By Bobby Reed | Published June 2020
Drummer Vanderlei Pereira’s choice for his band’s name—Blindfold Test—and the title of his leader debut—Vision For Rhythm—both convey the positive attitude of a gifted musician who, as a youngster, lost his sight due to retinitis pigmentosa. In concert, his bandmates occasionally don blindfolds when performing their most intricate numbers, helping to draw a personal connection to the way in which their leader experiences music. But when a band plays this well, no such stunts are necessary to win over new fans.
Fluent in many musical styles associated with his native Brazil, the New York-based Pereira has assembled a 70-minute program that includes four of his original compositions, as well as works by Antonio Adolfo, Edu Lobo and Toninho Ferragutti, among others.
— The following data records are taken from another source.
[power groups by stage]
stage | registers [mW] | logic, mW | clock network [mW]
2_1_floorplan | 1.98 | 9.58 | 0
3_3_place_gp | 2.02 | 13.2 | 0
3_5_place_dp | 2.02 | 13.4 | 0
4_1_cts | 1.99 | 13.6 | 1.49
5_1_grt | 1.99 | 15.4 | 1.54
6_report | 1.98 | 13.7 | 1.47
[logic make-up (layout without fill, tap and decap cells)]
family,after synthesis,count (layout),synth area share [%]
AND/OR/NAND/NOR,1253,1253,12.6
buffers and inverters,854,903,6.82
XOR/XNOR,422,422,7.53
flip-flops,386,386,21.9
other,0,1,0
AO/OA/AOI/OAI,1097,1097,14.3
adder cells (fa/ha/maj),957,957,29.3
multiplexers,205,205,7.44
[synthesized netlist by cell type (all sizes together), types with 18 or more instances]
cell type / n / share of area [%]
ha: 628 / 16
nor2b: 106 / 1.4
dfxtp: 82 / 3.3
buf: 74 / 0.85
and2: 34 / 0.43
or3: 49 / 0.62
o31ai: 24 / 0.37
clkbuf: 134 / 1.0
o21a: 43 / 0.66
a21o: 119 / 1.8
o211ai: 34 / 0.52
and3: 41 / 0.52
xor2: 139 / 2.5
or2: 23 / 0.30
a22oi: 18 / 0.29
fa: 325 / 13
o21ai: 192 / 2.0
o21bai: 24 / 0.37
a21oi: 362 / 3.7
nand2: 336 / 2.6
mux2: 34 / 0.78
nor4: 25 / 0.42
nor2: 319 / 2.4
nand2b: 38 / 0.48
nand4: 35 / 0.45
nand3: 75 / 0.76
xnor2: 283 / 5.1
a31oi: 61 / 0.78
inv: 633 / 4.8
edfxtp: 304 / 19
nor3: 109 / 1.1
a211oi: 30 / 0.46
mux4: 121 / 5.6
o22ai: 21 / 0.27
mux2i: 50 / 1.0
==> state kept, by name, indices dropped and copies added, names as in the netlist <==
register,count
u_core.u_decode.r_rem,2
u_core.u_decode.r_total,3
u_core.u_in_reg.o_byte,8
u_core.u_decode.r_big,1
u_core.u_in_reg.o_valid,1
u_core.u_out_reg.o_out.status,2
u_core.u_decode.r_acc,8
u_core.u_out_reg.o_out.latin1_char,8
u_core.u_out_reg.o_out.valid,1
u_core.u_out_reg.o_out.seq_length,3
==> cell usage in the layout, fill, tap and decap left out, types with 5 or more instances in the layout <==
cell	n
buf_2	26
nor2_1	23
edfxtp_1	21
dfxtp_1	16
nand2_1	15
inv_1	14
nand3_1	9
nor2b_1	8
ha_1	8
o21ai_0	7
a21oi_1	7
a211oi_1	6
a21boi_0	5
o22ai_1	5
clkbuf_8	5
`config.mk`:
```
export PLATFORM = sky130hd
export DESIGN_NAME = tick_count_to_time_display
export DESIGN_NICKNAME = d
export VERILOG_FILES = /design/src/ttd_pkg.sv /design/src/ttd_cdiv.sv /design/src/ttd_digits.sv /design/src/ttd_ser.sv /design/src/tick_count_to_time_display.sv
export SDC_FILE = /design/constraint.sdc
export NUM_CORES = 1
export LEC_CHECK = 0
export BUFFER_PORTS_ARGS = -buffer_cell sky130_fd_sc_hd__buf_2
export CAP_MARGIN = 20
export CORE_MARGIN = 4
export CORE_UTILIZATION = 64
export DETAILED_ROUTE_END_ITERATION = 6
export HOLD_SLACK_MARGIN = 0.08
export PLACE_DENSITY = 0.83
export SLEW_MARGIN = 10
export SYNTH_ARGS = -nofsm -noshare
export SYNTH_HDL_FRONTEND = slang
export SYNTH_SLANG_ARGS = --single-unit
```
`constraint.sdc`:
```
create_clock -name clock -period 7.6 [get_ports clock]
set_input_delay 0.76 -clock clock [delete_from_list [all_inputs] [get_ports clock]]
set_output_delay 0.76 -clock clock [all_outputs]
set_load 0.01 [all_outputs]
```
<file path="config.mk">
export PLATFORM = sky130hd
export DESIGN_NAME = pbcs_div
export DESIGN_NICKNAME = d
export VERILOG_FILES = /design/src/rtl/pixel_brightness_contrast_saturation_defines.svh /design/src/rtl/pbcs_pkg.sv /design/src/rtl/pbcs_div.sv
export SDC_FILE = /design/constraint.sdc
export NUM_CORES = 1
export LEC_CHECK = 0
export BUFFER_PORTS_ARGS = -buffer_cell sky130_fd_sc_hd__buf_2
export CAP_MARGIN = 0
export CORE_MARGIN = 2
export CORE_UTILIZATION = 50
export CTS_BUF_LIST = sky130_fd_sc_hd__clkbuf_4 sky130_fd_sc_hd__clkbuf_8 sky130_fd_sc_hd__clkbuf_16
export DETAILED_ROUTE_END_ITERATION = 7
export GPL_TIMING_DRIVEN = 0
export PLACE_DENSITY = 0.69
export SLEW_MARGIN = 20
export SYNTH_ARGS = -nofsm -noshare
export SYNTH_HDL_FRONTEND = slang
export SYNTH_SLANG_ARGS = --single-unit
</file>
<file path="constraint.sdc">
create_clock -name clock -period 4.7 [get_ports clock]
set_clock_uncertainty 0.2 [all_clocks]
set_input_delay 0.705 -clock clock [delete_from_list [all_inputs] [get_ports clock]]
set_output_delay 0.705 -clock clock [all_outputs]
set_load 0.005 [all_outputs]
</file>
<file path="src/rtl/pixel_brightness_contrast_saturation_defines.svh">
// Assertion macros shared by the pixel adjustment RTL.
// Included by files that carry concurrent assertions; depends on nothing.
`ifndef PIXEL_BRIGHTNESS_CONTRAST_SATURATION_DEFINES_SVH
`define PIXEL_BRIGHTNESS_CONTRAST_SATURATION_DEFINES_SVH

// Same-cycle implication, disabled during reset.
`define PBCS_ASSERT_IMP(lbl, clk, rst, ante, cons, msg) \
   lbl: assert property (@(posedge clk) disable iff (rst) (ante) |-> (cons)) else $error(msg);

// Next-cycle implication, disabled during reset.
`define PBCS_ASSERT_NEXT(lbl, clk, rst, ante, cons, msg) \
   lbl: assert property (@(posedge clk) disable iff (rst) (ante) |=> (cons)) else $error(msg);

`endif

</file>
<file path="src/rtl/pbcs_pkg.sv">
// Package of the pixel brightness/contrast/saturation block: widths, codes and types.
// Used by the interfaces, the divider, the factor unit and the top level.
package pbcs_pkg;

   localparam int PIX_W     = 8;
   localparam int AMT_W     = 8;
   localparam int CSR_IDX_W = 1;

   // Pipelined divider geometry for saturation and hue.
   localparam int DIV_Q_W    = 17;
   localparam int DIV_N_W    = 28;
   localparam int DIV_D_W    = 12;
   localparam int DIV_STAGES = DIV_Q_W;

   localparam int FACTOR_W = 24;
   localparam int STEP_W   = 18;

   localparam logic [DIV_Q_W-1:0] ONE_Q16 = 17'd65536;

   // Adjustment modes; the fourth code passes the pixel through.
   localparam logic [1:0] MODE_BRIGHT   = 2'd0;
   localparam logic [1:0] MODE_CONTRAST = 2'd1;
   localparam logic [1:0] MODE_SAT      = 2'd2;

   // Register indexes.
   localparam logic [CSR_IDX_W-1:0] CSR_MODE   = 1'b0;
   localparam logic [CSR_IDX_W-1:0] CSR_AMOUNT = 1'b1;

   typedef logic [2:0][PIX_W-1:0] pix_type;

   typedef enum logic [1:0] {
      FAC_LOAD,
      FAC_RUN,
      FAC_IDLE
   } fac_state_type;

   // Coefficients handed from the factor unit to the pixel pipeline.
   typedef struct packed {
      logic                     busy;
      logic [FACTOR_W-1:0]      factor;
      logic signed [STEP_W-1:0] step;
   } coef_type;

   // Data that rides alongside the divider.
   typedef struct packed {
      logic             valid;
      logic             dz;
      logic [PIX_W-1:0] mx;
      pix_type          other;
   } side_type;

endpackage

</file>
<file path="src/rtl/pbcs_div.sv">
// Pipelined restoring divider, one quotient bit per register stage.
// Depends on pbcs_pkg for its widths; the quotient must fit DIV_Q_W bits.
module pbcs_div (
   input  logic                            clock,
   input  logic                            en,
   input  logic [pbcs_pkg::DIV_N_W-1:0]    num_in,
   input  logic [pbcs_pkg::DIV_D_W-1:0]    den_in,
   output logic [pbcs_pkg::DIV_Q_W-1:0]    quot_out
);
   import pbcs_pkg::*;

   typedef logic [DIV_N_W:0] wide_type;

   logic [DIV_N_W-1:0] rem_ff [DIV_STAGES];
   logic [DIV_D_W-1:0] den_ff [DIV_STAGES];
   logic [DIV_Q_W-1:0] quo_ff [DIV_STAGES];

   for (genvar j = 0; j < DIV_STAGES; j++) begin : g_stage
      localparam int B = DIV_Q_W - 1 - j;
      logic [DIV_N_W-1:0] rem_src;
      logic [DIV_D_W-1:0] den_src;
      logic [DIV_Q_W-1:0] quo_src;
      wide_type           diff;
      logic               ge;
      logic [DIV_N_W-1:0] rem_in;
      logic [DIV_Q_W-1:0] quo_in;

      if (j == 0) begin : g_first
         assign rem_src = num_in;
         assign den_src = den_in;
         assign quo_src = '0;
      end else begin : g_next
         assign rem_src = rem_ff[j-1];
         assign den_src = den_ff[j-1];
         assign quo_src = quo_ff[j-1];
      end

      // Trial subtraction of the divisor shifted to this bit.
      always_comb begin
         diff   = wide_type'(rem_src) - (wide_type'(den_src) << B);
         ge     = ~diff[DIV_N_W];
         rem_in = ge ? diff[DIV_N_W-1:0] : rem_src;
         quo_in = quo_src;
         quo_in[B] = ge;
      end

      always_ff @(posedge clock) begin
         if (en) begin
            rem_ff[j] <= rem_in;
            den_ff[j] <= den_src;
            quo_ff[j] <= quo_in;
         end
      end
   end

   assign quot_out = quo_ff[DIV_STAGES-1];

endmodule

</file>
Word level (Yosys, flattened, before mapping)
Memory sizes are Yosys's and may differ from the RTL's.
Cells that the tools add are included.
{"block": "totals", "ff_bits": 0, "mem_bits_rw": 969, "in_bits": 42, "out_inout_bits": 17, "word_cells": 56, "mem_count": 3}
{"memory": "rem_ff", "depth": 17, "word_bits": 28, "rd": 16, "rd_clocked_by_memory_dff": 0, "wr": 17, "line_no": "pbcs_div.sv:14", "rtl": "logic [DIV_N_W-1:0] rem_ff [DIV_STAGES];"}
{"memory": "quo_ff", "depth": 17, "word_bits": 17, "rd": 17, "rd_clocked_by_memory_dff": 0, "wr": 17, "line_no": "pbcs_div.sv:16", "rtl": "logic [DIV_Q_W-1:0] quo_ff [DIV_STAGES];"}
{"memory": "den_ff", "depth": 17, "word_bits": 12, "rd": 16, "rd_clocked_by_memory_dff": 0, "wr": 17, "line_no": "pbcs_div.sv:15", "rtl": "logic [DIV_D_W-1:0] den_ff [DIV_STAGES];"}
{"block": "op_classes", "add_sub_neg": 17, "n_mux": 19, "bitwise": 17}
{"operator": "$mux W28", "count": 17}
{"operator": "$sub A28 B12 Y29", "count": 1}
{"operator": "$sub A28 B13 Y29", "count": 1}
{"operator": "$sub A28 B14 Y29", "count": 1}
{"operator": "$sub A28 B15 Y29", "count": 1}
{"operator": "$sub A28 B16 Y29", "count": 1}
{"operator": "$sub A28 B17 Y29", "count": 1}
{"operator": "$sub A28 B18 Y29", "count": 1}
{"operator": "$sub A28 B19 Y29", "count": 1}
{"operator": "$sub A28 B20 Y29", "count": 1}
{"operator": "$sub A28 B21 Y29", "count": 1}
{"operator": "$sub A28 B22 Y29", "count": 1}
{"operator": "$sub A28 B23 Y29", "count": 1}
{"operator": "$sub A28 B24 Y29", "count": 1}
{"operator": "$sub A28 B25 Y29", "count": 1}
{"operator": "$sub A28 B26 Y29", "count": 1}
{"operator": "$sub A28 B27 Y29", "count": 1}
{"operator": "$sub A28 B28 Y29", "count": 1}
{"operator": "$not A1 Y1", "count": 17}
{"operator": "$mux W1", "count": 2}

Longest topological paths before layout
An unclocked memory read counts as a cell.
{"block": "depth", "depth_word": 3, "ltp_mapped": 14, "depth_no_buf": 12}

Least setup slack after synthesis
OpenSTA, ideal clock, no wires.
{"block": "synth_path", "kind": "input-to-reg", "from": "in num_in[16] in the netlist's numbering", "to": "mem rem_ff[0][20], data pin", "setup_ns": 0.260, "t_arrival_ns": 2.927, "path_slack_ns": 1.313, "path_stages": 12, "n_path_buf": 1, "path_cell_list": "inv_1 ha_1 fa_1 nor2b_1 o31ai_1 a21oi_1 o21ai_0 o21ai_0 nor2_1 o21bai_1 buf_2 mux2_2"}
{"item": "start: declaration", "line_no": "pbcs_div.sv:6", "rtl": "input logic [pbcs_pkg::DIV_N_W-1:0] num_in,"}
{"item": "end: declaration", "line_no": "pbcs_div.sv:14"}

==> reports/summary.txt <==
Post-Place Setup Slack: 492 ps
Final min period: 4340 ps
Routed wire per std cell: 16.6 um
GRT Resource Usage Total: 0.179
Final setup margin: 357 ps
Max Root-Sink Buffers: 3
Yosys warns: 0
Post-DP HPWL: 48.5 mm
Drt first pass iters: 6
First-pass GRT wire length: 114 mm
RSZ-0062 raised after global routing: no
Fillers: 5830
Mapped cell area: 0.0377 sq mm
Post-Syn Nets: 3176
Post-synth EDFFs: 793
Post-synth top flop: edfxtp_1
Critical path cell sequence: inv_1, ha_1, inv_1, fa_1, a211oi_1, o21bai_1, a211oi_1, a21oi_1, nor2_1, clkbuf_1, o21ai_0
CTS buffer count: 86
IO Pins: 59
CTS sink count: 793
Maximum fanout along the worst path: 10
Clock slew at reported path FFs: 60 ps
Site Rows: 100
Layout cell share with drive strength beyond 1: 0.0950
CP max stage cell: nor2_1
Setup TNS: 0 ps
Slew Limit Fails: 0
Final Hold Vio Count: 0
Final Core Density: 0.567
Met2 Wirelength: 32.6 mm
Critical path endpoint category: flop
Post-Syn Area per Cell: 12.9 sq um
Commonest non-fill, non-tap cell in the layout: edfxtp_1
Clock network latency to the later pin of the worst-skew pair: 640 ps
Max-Cap Viols: 0
Post-Route WL: 68.3 mm
Sequential fraction of the synthesis area: 0.632
Clock root buffer: clkbuf_16
Final Cell Area: 0.0423 sq mm
Core area: 0.0746 sq mm
Status: completed
Wire length on met1: 30.4 mm
Leakage power: 16.1 nW
Largest net degree at the start of global routing: 116
Post-cts resize count: 0
Startpoint type of the worst setup path: flop
Starting density of the core: 0.506
Most frequent cells in the layout: edfxtp_1 (793), inv_1 (266), ha_1 (203)
Top routing layer in use: met4
Slowest stage delay, CP: 700 ps
Number of global-route vias before repair: 22900
Initial DRC Count: 1711
RD Place Congestion: 0.907
Worst Hold Depth: 1
Period utilization: 0.924
Critical path depth in cells: 11
WP data arrival: 4490 ps
Rel. slew slack: 0.348
WP buf/inv: 3
I/O Buffers: 58
TritonCTS clock tree: built
Max VDD drop: 0.283 mV
Antenna violations before repair: 1
Antenna diode count: 0
Pwr/cell area: 547 mW/mm^2
DRC violations left: 0
Vias: 22500
Vias/cell: 5.48
Worst min-delay path category: in2reg
Fmax: 0.230 GHz
Final setup vio count: 0
CTS H-tree depth: 3
Cell area after placement: 0.0394 sq mm
Worst Tran Pin Value: 953 ps
Cell variety after synth: 84
Detailed-routed wire length on met3: 3.41 mm
WS Path Type: reg2reg
Gate count of the mapped netlist: 2915
Overall die width: 279 um
Delay-heaviest family, CP: compound AO/OA/AOI/OAI gates
Die area: 0.0776 sq mm
GR Overflow Total: 0
Die H: 279 um
Worst EP required: 4850 ps
Fraction of registers with async set or reset after synthesis: 0
R2R cell count: 11
NumNets Final: 3332
Layout area overhead: 12.1%
FF+latch count, synth: 793
Post-route ant nets: 0
-- per-layer routing --
| metal | track usage | vias to the layer above |
|---|---|---|
| met5 | 0 | - |
| met2 | 0.300 | 550 |
| met1 | 0.236 | 10800 |
| li1 | - | 11100 |
| met4 | 0.0695 | 0 |
| met3 | 0.0286 | 132 |
-- worst reg2reg max path: stages, from the launching register on --
cell	delay (ps)
edfxtp_1	420
inv_1	80
ha_1	150
inv_1	50
fa_1	430
a211oi_1	270
o21bai_1	170
a211oi_1	560
a21oi_1	290
nor2_1	700
clkbuf_1	500
o21ai_0	230
-- Yosys cell counts (5+ instances only) --
cell type,count,area (sq um)
and2_1,7,43.8
fa_1,16,320
a21boi_0,12,90.1
o41ai_1,6,52.6
ha_1,203,2540
xor2_1,120,1050
a211oi_1,22,165
nand3_1,37,185
mux2i_1,11,110
a211o_1,11,96.3
or4_1,12,90.1
buf_2,7,35.0
and3_1,13,81.3
clkbuf_1,29,109
or2_2,10,62.6
inv_1,266,998
a21oi_1,165,826
xnor2_1,94,823
o22ai_1,6,37.5
edfxtp_1,793,23800
nor2_1,193,724
nand2_1,186,698
a21o_1,50,375
mux2_2,51,574
or3_1,23,144
nand2b_1,47,294
nand3b_1,6,45.0
o21ai_0,175,876
o21bai_1,13,97.6
a31oi_1,7,43.8
nor2b_1,46,288
nand4_1,10,62.6
o211ai_1,5,37.5
o21a_1,35,263
nor4_1,36,225
nor3_1,85,425
o31ai_1,28,210
-- power by group --
group / internal (mW) / leakage [nW] / switching (mW)
logic: 2.69 / 7.04 / 3.46
clock network: 3.98 / 1.40 / 2.67
registers: 9.49 / 7.62 / 0.830
total: 16.2 / 16.1 / 6.96
-- sequential cells by signal, indices dropped and copies added (netlist names) --
name	cells
rem_ff	448
quo_ff	153
den_ff	192
-- through the flow --
step / instances / power [mW] / hold slack [ps]
floorplan: 2915 / 14.8 / 200
detailed placement: 3950 / 16.4 / 205
global placement: 3942 / 16.3 / 200
CTS: 4107 / 23.2 / 0.0374
global route: 4107 / 24.5 / 31.4
finish: 4107 / 23.1 / 35.3
-- cell type report --
cell class | instances | area [sq um] | area share
Clock inverter | 51 | 484 | 0.0115
Inverter | 267 | 1000 | 0.0237
Sequential cell | 793 | 23800 | 0.563
Timing Repair Buffer | 68 | 541 | 0.0128
Tap cell | 969 | 1210 | 0.0287
Buffer | 40 | 181 | 0.00429
Multi-Input combinational cell | 1815 | 12700 | 0.301
Clock buffer | 104 | 2340 | 0.0553
-- repair_timing --
action | 4_1_cts | 5_1_grt
setup buffers | 0 | 0
setup endpoints to repair | 0 | 0
endpoints found under the hold margin | 2 | 0
hold buffers | 2 | 0
-- path summary, 6_finish.rpt --
| check | startpoint | endpoint | slack (ps) |
|---|---|---|---|
| min reg2reg | rem_ff[0][225]$_DFFE_PP_ | rem_ff[0][253]$_DFFE_PP_ | 200 |
| min | num_in[10] | rem_ff[0][10]$_DFFE_PP_ | 40 |
| max reg2reg | rem_ff[0][150]$_DFFE_PP_ | rem_ff[0][178]$_DFFE_PP_ | 360 |
| max | rem_ff[0][150]$_DFFE_PP_ | rem_ff[0][178]$_DFFE_PP_ | 360 |
-- cells by family after synthesis --
logic type               Yosys count  synth area share
flip-flops                       793             0.632
buffers and inverters            307            0.0314
XOR/XNOR                         214            0.0497
multiplexers                      63            0.0185
AO/OA/AOI/OAI                    580            0.0959
AND/OR/NAND/NOR                  739            0.0970
adder cells (fa/ha/maj)          219            0.0759
(Power assumes the default switching activity.)
==> src/rtl/pbcs_factor.sv <==
// Coefficient unit: contrast factor by a serial divider, and the saturation step.
// Depends on pbcs_pkg; recomputes after reset and after every register write.
module pbcs_factor (
   input  logic                              clock,
   input  logic                              reset,
   input  logic                              restart,
   input  logic signed [pbcs_pkg::AMT_W-1:0] amount,
   output pbcs_pkg::coef_type                coef_out
);
   import pbcs_pkg::*;

   localparam int FNUM_W = 34;
   localparam int FDEN_W = 22;
   localparam logic [5:0] LAST_BIT = 6'(FNUM_W - 1);

   fac_state_type state_ff, state_in;
   logic [5:0]              cnt_ff;
   logic [FNUM_W-1:0]       num_ff;
   logic [FNUM_W-1:0]       quo_ff;
   logic [FDEN_W-1:0]       rem_ff;
   logic [FDEN_W-1:0]       den2_ff;
   logic [FACTOR_W-1:0]     factor_ff;
   logic signed [STEP_W-1:0] step_ff;

   logic                    in_range;
   logic [7:0]              a_plus;
   logic signed [25:0]      den;
   logic [FNUM_W-1:0]       num2;
   logic [FDEN_W:0]         trial;
   logic [FDEN_W:0]         trial_diff;
   logic                    ge;
   logic [FNUM_W-1:0]       quo_next;
   logic [AMT_W-1:0]        a_abs;
   logic [12:0]             y;
   logic [24:0]             y_scaled;
   logic [16:0]             mag;

   // Numerator and denominator of the rounded factor quotient.
   always_comb begin
      in_range = (amount >= -8'sd100) && (amount <= 8'sd100);
      a_plus   = 8'(amount + 8'sd100);
      den      = 26'sd1000001 - 26'(amount) * 26'sd10000;
      num2     = FNUM_W'(a_plus) * FNUM_W'(81920000) + FNUM_W'(den);
   end

   // Step of amount/100 in signed Q1.16, rounded half away from zero.
   always_comb begin
      a_abs    = amount[AMT_W-1] ? AMT_W'(-amount) : AMT_W'(amount);
      y        = 13'(a_abs) * 13'd36 + 13'd50;
      y_scaled = 25'(y) * 25'd5243;
      mag      = 17'(a_abs) * 17'd655 + 17'(y_scaled[24:19]);
   end

   // One quotient bit per cycle while in FAC_RUN.
   always_comb begin
      trial      = {rem_ff, num_ff[FNUM_W-1]};
      trial_diff = trial - {1'b0, den2_ff};
      ge         = (trial >= {1'b0, den2_ff});
      quo_next   = {quo_ff[FNUM_W-2:0], ge};
   end

   // Next state.
   always_comb begin
      state_in = state_ff;
      case (state_ff)
         FAC_LOAD: state_in = in_range ? FAC_RUN : FAC_IDLE;
         FAC_RUN:  state_in = (cnt_ff == LAST_BIT) ? FAC_IDLE : FAC_RUN;
         FAC_IDLE: state_in = FAC_IDLE;
         default:  state_in = FAC_LOAD;
      endcase
      if (restart) begin
         state_in = FAC_LOAD;
      end
   end

   always_ff @(posedge clock) begin
      if (reset) begin
         state_ff <= FAC_LOAD;
      end else begin
         state_ff <= state_in;
      end
   end

   // Divider datapath and coefficient registers.
   always_ff @(posedge clock) begin
      case (state_ff)
         FAC_LOAD: begin
            num_ff  <= num2;
            den2_ff <= FDEN_W'(den) << 1;
            rem_ff  <= '0;
            quo_ff  <= '0;
            cnt_ff  <= '0;
            step_ff <= amount[AMT_W-1] ? -STEP_W'(mag) : STEP_W'(mag);
            if (!in_range) begin
               factor_ff <= '0;
            end
         end
         FAC_RUN: begin
            rem_ff <= ge ? trial_diff[FDEN_W-1:0] : trial[FDEN_W-1:0];
            num_ff <= {num_ff[FNUM_W-2:0], 1'b0};
            quo_ff <= quo_next;
            cnt_ff <= cnt_ff + 6'd1;
            if (cnt_ff == LAST_BIT) begin
               factor_ff <= (|quo_next[FNUM_W-1:FACTOR_W]) ? {FACTOR_W{1'b1}}
                                                          : quo_next[FACTOR_W-1:0];
            end
         end
         default: begin
         end
      endcase
   end

   // Outputs.
   always_comb begin
      coef_out.busy   = (state_ff != FAC_IDLE);
      coef_out.factor = factor_ff;
      coef_out.step   = step_ff;
   end

endmodule

==> config.mk <==
export PLATFORM = sky130hd
export DESIGN_NAME = pbcs_factor
export DESIGN_NICKNAME = d
export VERILOG_FILES = /design/src/rtl/pixel_brightness_contrast_saturation_defines.svh /design/src/rtl/pbcs_pkg.sv /design/src/rtl/pbcs_factor.sv
export SDC_FILE = /design/constraint.sdc
export NUM_CORES = 1
export LEC_CHECK = 0
export BUFFER_PORTS_ARGS = -buffer_cell sky130_fd_sc_hd__buf_2
export CAP_MARGIN = 10
export CORE_MARGIN = 3
export CORE_UTILIZATION = 55
export CTS_CLUSTER_DIAMETER = 60
export DETAILED_ROUTE_END_ITERATION = 6
export GPL_ROUTABILITY_DRIVEN = 0
export PLACE_DENSITY = 0.74
export SLEW_MARGIN = 20
export SYNTH_ARGS = -nofsm -noshare
export SYNTH_HDL_FRONTEND = slang
export SYNTH_SLANG_ARGS = --single-unit
==> constraint.sdc <==
create_clock -name clock -period 19.2 [get_ports clock]
set_input_delay 1.92 -clock clock [delete_from_list [all_inputs] [get_ports clock]]
set_output_delay 1.92 -clock clock [all_outputs]
set_load 0.02 [all_outputs]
On this album of sextet recordings, the leader has crafted arrangements that give his bandmates plenty of room to shine, as evidenced by Jorge Continentino’s authoritative flute work on “Misturada (Mixing),” a 7/4 samba composed by Airto Moreira, as well as Gustavo Amarante’s compelling electric bass solo on “O Que Ficou (What Remains),” a Pereira original.
The leader’s wife, Susan Pereira, elevates the program with a variety of wordless vocal acrobatics, often adding a percussive element via rapid-fire bursts of coloration. On a rendition of Zeca Freitas’ “Alma Brasileira (Brazilian Soul)” she delivers a dazzling performance, precisely mirroring the shifts in Rodrigo Ursaia’s tenor saxophone lines. The effect is as impressive as it is hypnotic.
The band name Blindfold Test has another connotation, too. DownBeat readers have been enjoying the Blindfold Test—in which a musician is asked to comment on unidentified tracks—since 1951. Now, the challenge arises for a fervent journalist to play a track by Vanderlei Pereira & Blindfold Test during a future DownBeat Blindfold Test. After all, Vision For Rhythm offers a dozen great tracks from which to choose.